PROBLEM DESCRIPTION:
Restate word for word the lines of the entries below, starting with the line that holds "## final cells by class" and ending with the line that holds "2 | 2 | 4.86 |", and no others.

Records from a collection
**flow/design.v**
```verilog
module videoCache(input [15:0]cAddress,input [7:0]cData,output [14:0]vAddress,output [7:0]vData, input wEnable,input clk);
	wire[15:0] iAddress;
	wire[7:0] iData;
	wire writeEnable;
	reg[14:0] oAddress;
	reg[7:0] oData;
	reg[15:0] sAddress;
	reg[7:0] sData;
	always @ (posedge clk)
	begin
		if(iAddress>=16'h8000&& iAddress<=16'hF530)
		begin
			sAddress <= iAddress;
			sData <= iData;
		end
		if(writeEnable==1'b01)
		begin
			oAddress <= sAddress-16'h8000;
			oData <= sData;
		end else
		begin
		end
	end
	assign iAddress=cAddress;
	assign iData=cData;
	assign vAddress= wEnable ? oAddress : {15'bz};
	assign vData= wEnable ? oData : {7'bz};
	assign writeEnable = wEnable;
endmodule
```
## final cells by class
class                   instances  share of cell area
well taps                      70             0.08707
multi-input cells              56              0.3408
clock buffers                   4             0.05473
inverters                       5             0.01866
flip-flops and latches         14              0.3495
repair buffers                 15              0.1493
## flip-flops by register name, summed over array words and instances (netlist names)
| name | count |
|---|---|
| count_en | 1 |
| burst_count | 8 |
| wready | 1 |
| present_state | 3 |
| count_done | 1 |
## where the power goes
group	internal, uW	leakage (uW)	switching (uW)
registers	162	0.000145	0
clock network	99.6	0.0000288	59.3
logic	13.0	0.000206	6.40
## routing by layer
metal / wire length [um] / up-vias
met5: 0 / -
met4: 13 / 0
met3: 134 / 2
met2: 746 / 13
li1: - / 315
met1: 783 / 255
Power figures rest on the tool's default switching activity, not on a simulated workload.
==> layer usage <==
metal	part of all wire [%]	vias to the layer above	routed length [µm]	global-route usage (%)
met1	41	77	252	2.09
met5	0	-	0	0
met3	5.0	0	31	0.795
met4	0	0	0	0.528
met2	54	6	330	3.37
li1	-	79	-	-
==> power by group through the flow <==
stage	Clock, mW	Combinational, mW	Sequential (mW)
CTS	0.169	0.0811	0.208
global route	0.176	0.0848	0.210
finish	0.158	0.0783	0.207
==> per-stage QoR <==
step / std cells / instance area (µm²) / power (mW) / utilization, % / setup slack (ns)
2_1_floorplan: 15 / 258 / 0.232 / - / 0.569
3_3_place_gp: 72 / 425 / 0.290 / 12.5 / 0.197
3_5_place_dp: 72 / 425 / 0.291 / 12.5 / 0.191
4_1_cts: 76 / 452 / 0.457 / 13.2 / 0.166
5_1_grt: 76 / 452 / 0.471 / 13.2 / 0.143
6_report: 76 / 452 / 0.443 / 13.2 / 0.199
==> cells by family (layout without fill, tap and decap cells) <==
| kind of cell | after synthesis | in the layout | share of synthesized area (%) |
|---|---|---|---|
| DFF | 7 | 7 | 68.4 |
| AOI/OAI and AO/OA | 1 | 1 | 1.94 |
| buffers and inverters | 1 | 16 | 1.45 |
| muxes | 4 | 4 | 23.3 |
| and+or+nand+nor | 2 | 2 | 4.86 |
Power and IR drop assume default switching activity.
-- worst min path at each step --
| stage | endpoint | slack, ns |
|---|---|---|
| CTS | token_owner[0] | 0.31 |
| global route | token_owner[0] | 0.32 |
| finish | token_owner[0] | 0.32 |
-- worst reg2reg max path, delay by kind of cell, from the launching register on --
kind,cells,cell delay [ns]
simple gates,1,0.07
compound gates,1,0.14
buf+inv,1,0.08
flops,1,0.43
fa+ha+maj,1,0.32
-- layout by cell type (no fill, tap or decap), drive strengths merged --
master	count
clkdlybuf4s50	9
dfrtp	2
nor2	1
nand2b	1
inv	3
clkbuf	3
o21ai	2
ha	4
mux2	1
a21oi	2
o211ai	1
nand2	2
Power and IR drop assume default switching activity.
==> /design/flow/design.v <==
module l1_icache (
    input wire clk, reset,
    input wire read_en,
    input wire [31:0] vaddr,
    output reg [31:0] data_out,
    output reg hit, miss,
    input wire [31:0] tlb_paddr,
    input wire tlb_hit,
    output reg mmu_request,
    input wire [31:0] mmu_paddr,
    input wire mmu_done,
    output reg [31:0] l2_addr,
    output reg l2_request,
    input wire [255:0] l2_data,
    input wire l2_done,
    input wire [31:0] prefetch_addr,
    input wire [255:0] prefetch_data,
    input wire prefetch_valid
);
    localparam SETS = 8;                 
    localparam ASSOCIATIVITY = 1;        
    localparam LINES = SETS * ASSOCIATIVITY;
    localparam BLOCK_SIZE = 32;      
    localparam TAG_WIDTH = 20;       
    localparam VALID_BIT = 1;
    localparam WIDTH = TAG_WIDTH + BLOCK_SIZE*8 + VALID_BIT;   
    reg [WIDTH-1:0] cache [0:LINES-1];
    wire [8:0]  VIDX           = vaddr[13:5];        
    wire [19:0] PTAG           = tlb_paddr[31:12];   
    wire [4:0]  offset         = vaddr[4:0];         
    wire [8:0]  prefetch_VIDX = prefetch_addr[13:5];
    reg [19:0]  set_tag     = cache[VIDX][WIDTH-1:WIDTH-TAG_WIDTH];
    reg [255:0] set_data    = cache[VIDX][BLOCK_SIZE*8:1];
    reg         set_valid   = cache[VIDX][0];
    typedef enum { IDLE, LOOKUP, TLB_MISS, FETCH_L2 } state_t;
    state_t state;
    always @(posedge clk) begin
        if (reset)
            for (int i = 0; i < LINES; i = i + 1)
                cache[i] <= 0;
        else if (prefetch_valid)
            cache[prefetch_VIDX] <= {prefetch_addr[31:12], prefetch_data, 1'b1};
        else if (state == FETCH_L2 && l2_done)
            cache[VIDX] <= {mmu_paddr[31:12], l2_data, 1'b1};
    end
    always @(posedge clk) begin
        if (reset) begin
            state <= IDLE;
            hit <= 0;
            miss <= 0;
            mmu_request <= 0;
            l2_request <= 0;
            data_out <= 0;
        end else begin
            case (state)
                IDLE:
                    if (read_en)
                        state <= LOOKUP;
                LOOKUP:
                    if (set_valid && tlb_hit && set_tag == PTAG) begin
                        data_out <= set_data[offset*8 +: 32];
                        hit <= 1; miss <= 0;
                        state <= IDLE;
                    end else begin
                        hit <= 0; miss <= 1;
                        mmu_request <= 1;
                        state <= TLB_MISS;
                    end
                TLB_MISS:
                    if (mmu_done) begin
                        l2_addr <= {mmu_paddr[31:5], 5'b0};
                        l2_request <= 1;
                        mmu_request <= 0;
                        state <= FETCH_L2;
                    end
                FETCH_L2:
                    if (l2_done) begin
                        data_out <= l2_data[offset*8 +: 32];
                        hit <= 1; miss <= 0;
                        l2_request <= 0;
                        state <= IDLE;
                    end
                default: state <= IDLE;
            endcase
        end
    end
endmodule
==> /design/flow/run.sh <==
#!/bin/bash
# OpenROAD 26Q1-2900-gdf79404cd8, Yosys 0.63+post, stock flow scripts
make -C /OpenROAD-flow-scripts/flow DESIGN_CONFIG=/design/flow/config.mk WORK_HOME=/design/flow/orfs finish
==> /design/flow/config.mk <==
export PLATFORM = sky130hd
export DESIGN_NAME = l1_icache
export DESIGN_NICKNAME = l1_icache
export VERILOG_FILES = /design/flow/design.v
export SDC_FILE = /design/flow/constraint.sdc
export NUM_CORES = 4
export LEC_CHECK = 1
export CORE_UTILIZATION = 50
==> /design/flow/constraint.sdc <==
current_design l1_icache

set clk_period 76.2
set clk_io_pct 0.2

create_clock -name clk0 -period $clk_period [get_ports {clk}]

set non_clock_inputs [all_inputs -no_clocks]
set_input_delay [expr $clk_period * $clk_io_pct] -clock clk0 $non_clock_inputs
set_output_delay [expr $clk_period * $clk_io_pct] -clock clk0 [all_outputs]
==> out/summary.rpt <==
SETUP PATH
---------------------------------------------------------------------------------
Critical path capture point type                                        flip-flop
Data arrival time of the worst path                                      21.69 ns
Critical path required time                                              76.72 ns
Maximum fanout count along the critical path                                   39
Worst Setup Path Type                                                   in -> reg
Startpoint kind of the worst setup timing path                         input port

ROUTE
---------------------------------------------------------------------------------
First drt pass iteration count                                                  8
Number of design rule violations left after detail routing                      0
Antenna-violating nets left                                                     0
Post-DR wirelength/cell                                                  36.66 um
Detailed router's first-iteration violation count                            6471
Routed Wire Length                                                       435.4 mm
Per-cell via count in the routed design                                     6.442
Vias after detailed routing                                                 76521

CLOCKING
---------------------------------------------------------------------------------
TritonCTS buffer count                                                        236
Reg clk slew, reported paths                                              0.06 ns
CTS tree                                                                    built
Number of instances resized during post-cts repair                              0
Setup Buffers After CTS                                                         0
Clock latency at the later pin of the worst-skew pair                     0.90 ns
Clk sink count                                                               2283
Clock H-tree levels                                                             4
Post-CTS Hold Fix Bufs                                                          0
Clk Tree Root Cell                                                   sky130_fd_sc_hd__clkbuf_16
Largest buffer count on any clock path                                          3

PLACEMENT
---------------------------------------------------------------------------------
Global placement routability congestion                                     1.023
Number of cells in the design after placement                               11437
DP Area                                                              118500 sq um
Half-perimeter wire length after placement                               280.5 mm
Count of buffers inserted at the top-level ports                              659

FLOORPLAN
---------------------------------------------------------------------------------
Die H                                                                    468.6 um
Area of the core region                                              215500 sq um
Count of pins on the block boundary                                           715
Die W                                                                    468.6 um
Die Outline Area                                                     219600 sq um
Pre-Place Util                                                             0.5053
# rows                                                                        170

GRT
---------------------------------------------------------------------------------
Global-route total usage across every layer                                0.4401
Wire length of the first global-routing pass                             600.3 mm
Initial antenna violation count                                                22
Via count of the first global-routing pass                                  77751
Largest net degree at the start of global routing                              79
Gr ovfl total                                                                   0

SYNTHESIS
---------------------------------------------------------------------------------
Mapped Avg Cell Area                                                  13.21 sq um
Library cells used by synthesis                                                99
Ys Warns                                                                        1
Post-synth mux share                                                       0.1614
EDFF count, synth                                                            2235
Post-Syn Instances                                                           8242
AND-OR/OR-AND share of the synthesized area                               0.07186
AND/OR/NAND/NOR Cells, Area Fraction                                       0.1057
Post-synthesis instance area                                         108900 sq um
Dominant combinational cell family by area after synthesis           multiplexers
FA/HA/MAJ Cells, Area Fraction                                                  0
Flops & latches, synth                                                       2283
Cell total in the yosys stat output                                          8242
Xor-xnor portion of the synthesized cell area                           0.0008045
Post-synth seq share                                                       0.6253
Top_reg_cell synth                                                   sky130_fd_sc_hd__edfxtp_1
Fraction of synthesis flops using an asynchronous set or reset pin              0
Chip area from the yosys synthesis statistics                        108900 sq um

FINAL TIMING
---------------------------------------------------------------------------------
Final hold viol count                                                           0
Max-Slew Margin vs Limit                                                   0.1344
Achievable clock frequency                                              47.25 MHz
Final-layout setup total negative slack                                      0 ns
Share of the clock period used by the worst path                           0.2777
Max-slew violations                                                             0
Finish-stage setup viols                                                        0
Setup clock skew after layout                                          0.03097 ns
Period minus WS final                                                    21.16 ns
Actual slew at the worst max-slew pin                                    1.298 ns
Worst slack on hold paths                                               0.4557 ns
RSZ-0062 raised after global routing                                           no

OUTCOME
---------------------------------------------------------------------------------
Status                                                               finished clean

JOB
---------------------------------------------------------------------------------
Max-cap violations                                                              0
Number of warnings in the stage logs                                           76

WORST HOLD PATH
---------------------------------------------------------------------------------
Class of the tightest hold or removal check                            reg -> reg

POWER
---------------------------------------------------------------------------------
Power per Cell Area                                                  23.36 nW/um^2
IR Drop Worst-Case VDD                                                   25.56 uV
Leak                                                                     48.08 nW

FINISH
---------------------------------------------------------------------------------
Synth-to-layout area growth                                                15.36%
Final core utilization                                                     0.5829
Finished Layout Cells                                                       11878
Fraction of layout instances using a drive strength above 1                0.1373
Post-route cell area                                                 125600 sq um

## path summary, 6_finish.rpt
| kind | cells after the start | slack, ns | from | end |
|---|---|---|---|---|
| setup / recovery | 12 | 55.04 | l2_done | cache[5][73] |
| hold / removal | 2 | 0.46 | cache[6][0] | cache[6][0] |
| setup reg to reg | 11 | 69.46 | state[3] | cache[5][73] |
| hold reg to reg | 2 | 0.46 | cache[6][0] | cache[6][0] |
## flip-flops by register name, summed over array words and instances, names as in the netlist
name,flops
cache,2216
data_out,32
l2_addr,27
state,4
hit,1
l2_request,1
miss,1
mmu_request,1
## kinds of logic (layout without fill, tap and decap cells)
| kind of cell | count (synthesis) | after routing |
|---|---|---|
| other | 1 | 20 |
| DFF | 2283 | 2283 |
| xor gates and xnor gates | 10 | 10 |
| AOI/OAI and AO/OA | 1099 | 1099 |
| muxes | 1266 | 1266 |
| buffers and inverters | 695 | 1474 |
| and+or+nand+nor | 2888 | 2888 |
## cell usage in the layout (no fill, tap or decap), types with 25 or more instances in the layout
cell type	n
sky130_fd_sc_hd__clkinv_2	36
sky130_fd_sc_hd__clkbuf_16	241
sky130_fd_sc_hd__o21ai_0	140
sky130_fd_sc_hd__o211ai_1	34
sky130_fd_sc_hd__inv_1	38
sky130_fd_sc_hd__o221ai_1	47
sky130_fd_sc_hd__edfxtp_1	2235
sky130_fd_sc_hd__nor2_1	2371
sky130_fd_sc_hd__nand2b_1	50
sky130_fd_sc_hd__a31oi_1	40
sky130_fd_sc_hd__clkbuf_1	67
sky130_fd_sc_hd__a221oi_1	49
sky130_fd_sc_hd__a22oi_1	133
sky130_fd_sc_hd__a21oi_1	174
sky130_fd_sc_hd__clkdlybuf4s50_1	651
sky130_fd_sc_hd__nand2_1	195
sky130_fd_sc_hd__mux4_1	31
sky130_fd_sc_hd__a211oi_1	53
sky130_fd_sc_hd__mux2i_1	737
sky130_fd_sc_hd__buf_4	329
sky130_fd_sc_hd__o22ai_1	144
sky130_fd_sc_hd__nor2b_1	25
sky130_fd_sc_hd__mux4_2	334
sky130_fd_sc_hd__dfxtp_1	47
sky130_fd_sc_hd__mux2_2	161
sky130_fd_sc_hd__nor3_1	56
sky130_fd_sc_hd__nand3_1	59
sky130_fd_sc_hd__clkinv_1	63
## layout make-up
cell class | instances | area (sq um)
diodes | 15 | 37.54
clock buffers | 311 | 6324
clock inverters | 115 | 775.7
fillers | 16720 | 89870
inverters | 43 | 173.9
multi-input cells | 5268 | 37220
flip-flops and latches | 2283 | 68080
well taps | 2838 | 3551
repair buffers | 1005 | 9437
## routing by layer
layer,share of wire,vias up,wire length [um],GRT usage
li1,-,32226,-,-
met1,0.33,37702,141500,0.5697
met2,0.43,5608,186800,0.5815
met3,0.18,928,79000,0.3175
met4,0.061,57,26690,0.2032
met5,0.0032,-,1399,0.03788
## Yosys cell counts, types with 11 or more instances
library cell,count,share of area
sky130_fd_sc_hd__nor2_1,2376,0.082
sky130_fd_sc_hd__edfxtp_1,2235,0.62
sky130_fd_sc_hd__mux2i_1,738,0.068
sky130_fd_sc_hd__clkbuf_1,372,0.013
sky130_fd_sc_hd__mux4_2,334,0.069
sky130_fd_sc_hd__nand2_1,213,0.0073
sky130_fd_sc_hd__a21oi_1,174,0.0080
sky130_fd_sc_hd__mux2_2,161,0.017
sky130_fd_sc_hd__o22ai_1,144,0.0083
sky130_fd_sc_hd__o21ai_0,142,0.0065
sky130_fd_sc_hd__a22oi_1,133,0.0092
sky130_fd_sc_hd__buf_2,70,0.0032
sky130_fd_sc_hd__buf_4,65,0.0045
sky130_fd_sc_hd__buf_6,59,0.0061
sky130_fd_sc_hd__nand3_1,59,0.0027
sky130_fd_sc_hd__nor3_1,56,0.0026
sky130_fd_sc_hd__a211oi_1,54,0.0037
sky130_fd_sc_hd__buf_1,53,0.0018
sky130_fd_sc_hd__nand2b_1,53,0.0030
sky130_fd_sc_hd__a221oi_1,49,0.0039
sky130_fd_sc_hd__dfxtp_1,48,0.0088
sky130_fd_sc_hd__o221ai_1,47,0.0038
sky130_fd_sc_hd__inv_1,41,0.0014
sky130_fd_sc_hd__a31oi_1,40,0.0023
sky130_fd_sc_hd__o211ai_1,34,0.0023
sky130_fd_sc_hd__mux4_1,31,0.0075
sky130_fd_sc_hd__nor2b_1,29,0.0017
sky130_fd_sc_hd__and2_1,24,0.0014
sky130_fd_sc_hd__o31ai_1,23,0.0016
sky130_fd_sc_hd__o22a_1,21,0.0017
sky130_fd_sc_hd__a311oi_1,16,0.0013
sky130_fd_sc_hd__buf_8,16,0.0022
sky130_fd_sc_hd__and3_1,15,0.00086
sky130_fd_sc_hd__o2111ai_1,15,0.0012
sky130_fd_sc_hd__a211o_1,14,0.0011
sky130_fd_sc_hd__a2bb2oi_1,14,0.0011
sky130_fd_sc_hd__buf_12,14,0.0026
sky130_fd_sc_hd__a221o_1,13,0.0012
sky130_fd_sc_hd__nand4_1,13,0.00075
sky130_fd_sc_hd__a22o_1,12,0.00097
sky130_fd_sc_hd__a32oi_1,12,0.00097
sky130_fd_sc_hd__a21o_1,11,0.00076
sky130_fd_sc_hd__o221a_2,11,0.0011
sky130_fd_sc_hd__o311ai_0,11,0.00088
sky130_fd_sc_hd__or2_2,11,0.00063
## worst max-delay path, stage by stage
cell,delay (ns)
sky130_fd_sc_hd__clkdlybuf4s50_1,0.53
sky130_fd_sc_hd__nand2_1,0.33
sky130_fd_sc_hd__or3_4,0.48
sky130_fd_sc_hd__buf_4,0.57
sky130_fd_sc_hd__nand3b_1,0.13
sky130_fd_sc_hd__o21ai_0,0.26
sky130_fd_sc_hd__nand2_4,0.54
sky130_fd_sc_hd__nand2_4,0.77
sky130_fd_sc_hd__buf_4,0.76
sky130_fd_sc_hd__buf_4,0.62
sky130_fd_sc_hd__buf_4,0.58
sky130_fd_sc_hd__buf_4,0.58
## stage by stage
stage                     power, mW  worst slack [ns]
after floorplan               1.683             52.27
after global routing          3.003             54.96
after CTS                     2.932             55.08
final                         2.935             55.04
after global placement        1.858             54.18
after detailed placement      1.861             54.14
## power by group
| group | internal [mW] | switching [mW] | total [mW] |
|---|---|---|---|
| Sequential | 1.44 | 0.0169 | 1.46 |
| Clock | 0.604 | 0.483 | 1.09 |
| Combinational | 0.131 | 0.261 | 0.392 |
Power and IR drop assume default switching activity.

ANSWER BOX:
## final cells by class
class                   instances  share of cell area
well taps                      70             0.08707
multi-input cells              56              0.3408
clock buffers                   4             0.05473
inverters                       5             0.01866
flip-flops and latches         14              0.3495
repair buffers                 15              0.1493
## flip-flops by register name, summed over array words and instances (netlist names)
| name | count |
|---|---|
| count_en | 1 |
| burst_count | 8 |
| wready | 1 |
| present_state | 3 |
| count_done | 1 |
## where the power goes
group	internal, uW	leakage (uW)	switching (uW)
registers	162	0.000145	0
clock network	99.6	0.0000288	59.3
logic	13.0	0.000206	6.40
## routing by layer
metal / wire length [um] / up-vias
met5: 0 / -
met4: 13 / 0
met3: 134 / 2
met2: 746 / 13
li1: - / 315
met1: 783 / 255
Power figures rest on the tool's default switching activity, not on a simulated workload.
==> layer usage <==
metal	part of all wire [%]	vias to the layer above	routed length [µm]	global-route usage (%)
met1	41	77	252	2.09
met5	0	-	0	0
met3	5.0	0	31	0.795
met4	0	0	0	0.528
met2	54	6	330	3.37
li1	-	79	-	-
==> power by group through the flow <==
stage	Clock, mW	Combinational, mW	Sequential (mW)
CTS	0.169	0.0811	0.208
global route	0.176	0.0848	0.210
finish	0.158	0.0783	0.207
==> per-stage QoR <==
step / std cells / instance area (µm²) / power (mW) / utilization, % / setup slack (ns)
2_1_floorplan: 15 / 258 / 0.232 / - / 0.569
3_3_place_gp: 72 / 425 / 0.290 / 12.5 / 0.197
3_5_place_dp: 72 / 425 / 0.291 / 12.5 / 0.191
4_1_cts: 76 / 452 / 0.457 / 13.2 / 0.166
5_1_grt: 76 / 452 / 0.471 / 13.2 / 0.143
6_report: 76 / 452 / 0.443 / 13.2 / 0.199
==> cells by family (layout without fill, tap and decap cells) <==
| kind of cell | after synthesis | in the layout | share of synthesized area (%) |
|---|---|---|---|
| DFF | 7 | 7 | 68.4 |
| AOI/OAI and AO/OA | 1 | 1 | 1.94 |
| buffers and inverters | 1 | 16 | 1.45 |
| muxes | 4 | 4 | 23.3 |
| and+or+nand+nor | 2 | 2 | 4.86 |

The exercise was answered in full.